Radford Dale Renaissance Chenin Blanc 2010 (Stellenbosch)
This is TWGH’s flagship label and is fermented and aged in Burgundy barrels, under 20% new. Because it’s sourced from a single block of old, un-irrigated bush vine located on the Helderberg’s cooler, higher slopes, also the fruit is picked a little earlier, the Renaissance Chenin is wonderfully animated, mineral too. Crisp and fresh with a vibrant core of quince and apple. Lovely purity and persistence to its subtly honeyed finish. A clear-eyed beauty.
Land of Hope Chenin Blanc 2011 (Stellenbosch)
Seemingly a more oxidative in style than The Winery of Good Hope Bush Vine Chenin Blanc 2011, it has a deep yellow hue with a textured palate which shows bruised apple and steely apple core fruit, a touch earthy even. Lots of character – well differentiated from TWGH label though it shares that unworked quality. Good food wine.
Land of Hope Reserve Chenin Blanc 2010 (Stellenbosch)

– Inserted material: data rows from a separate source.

$ cat src/rtl/fnd_pkg.sv
// Shared definitions for the FND scan decoder: segment fonts, digit select codes,
// FSM states and helper functions.
package fnd_pkg;

  localparam logic [7:0] FONT_0 = 8'hC0;
  localparam logic [7:0] FONT_1 = 8'hF9;
  localparam logic [7:0] FONT_2 = 8'hA4;
  localparam logic [7:0] FONT_3 = 8'hB0;
  localparam logic [7:0] FONT_4 = 8'h99;
  localparam logic [7:0] FONT_5 = 8'h92;
  localparam logic [7:0] FONT_6 = 8'h82;
  localparam logic [7:0] FONT_7 = 8'hF8;
  localparam logic [7:0] FONT_8 = 8'h80;
  localparam logic [7:0] FONT_9 = 8'h90;

  localparam logic [3:0] SEL_ONES      = 4'b1110;
  localparam logic [3:0] SEL_TENS      = 4'b1101;
  localparam logic [3:0] SEL_HUNDREDS  = 4'b1011;
  localparam logic [3:0] SEL_THOUSANDS = 4'b0111;

  typedef enum logic [1:0] {WAIT_SEL, SETTLE, HOLD, COMPUTE} state_t;

  typedef logic [3:0] bcd_t;

  function automatic logic isSelValid(input logic [3:0] sel);
    return (sel == SEL_ONES) || (sel == SEL_TENS) ||
           (sel == SEL_HUNDREDS) || (sel == SEL_THOUSANDS);
  endfunction

  function automatic logic [1:0] selToSlot(input logic [3:0] sel);
    logic [1:0] slot;
    case (sel)
      SEL_TENS:      slot = 2'd1;
      SEL_HUNDREDS:  slot = 2'd2;
      SEL_THOUSANDS: slot = 2'd3;
      default:       slot = 2'd0;
    endcase
    return slot;
  endfunction

  function automatic logic [13:0] bcdToValue(input bcd_t d3, input bcd_t d2,
                                             input bcd_t d1, input bcd_t d0);
    return 14'(d3) * 14'd1000 + 14'(d2) * 14'd100 + 14'(d1) * 14'd10 + 14'(d0);
  endfunction

endpackage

Like the entry level Land of Hope Chenin, the Reserve has an attractive rustic edge and, looking at the website, the previous vintages of both had an element of whole bunch ferment, which makes sense of their textured palates. The fruit here is more vibrant – quite possibly a vintage trait – all crunchy green apple and steely grapefruit. Good length and structure. A guiless quality. Very good.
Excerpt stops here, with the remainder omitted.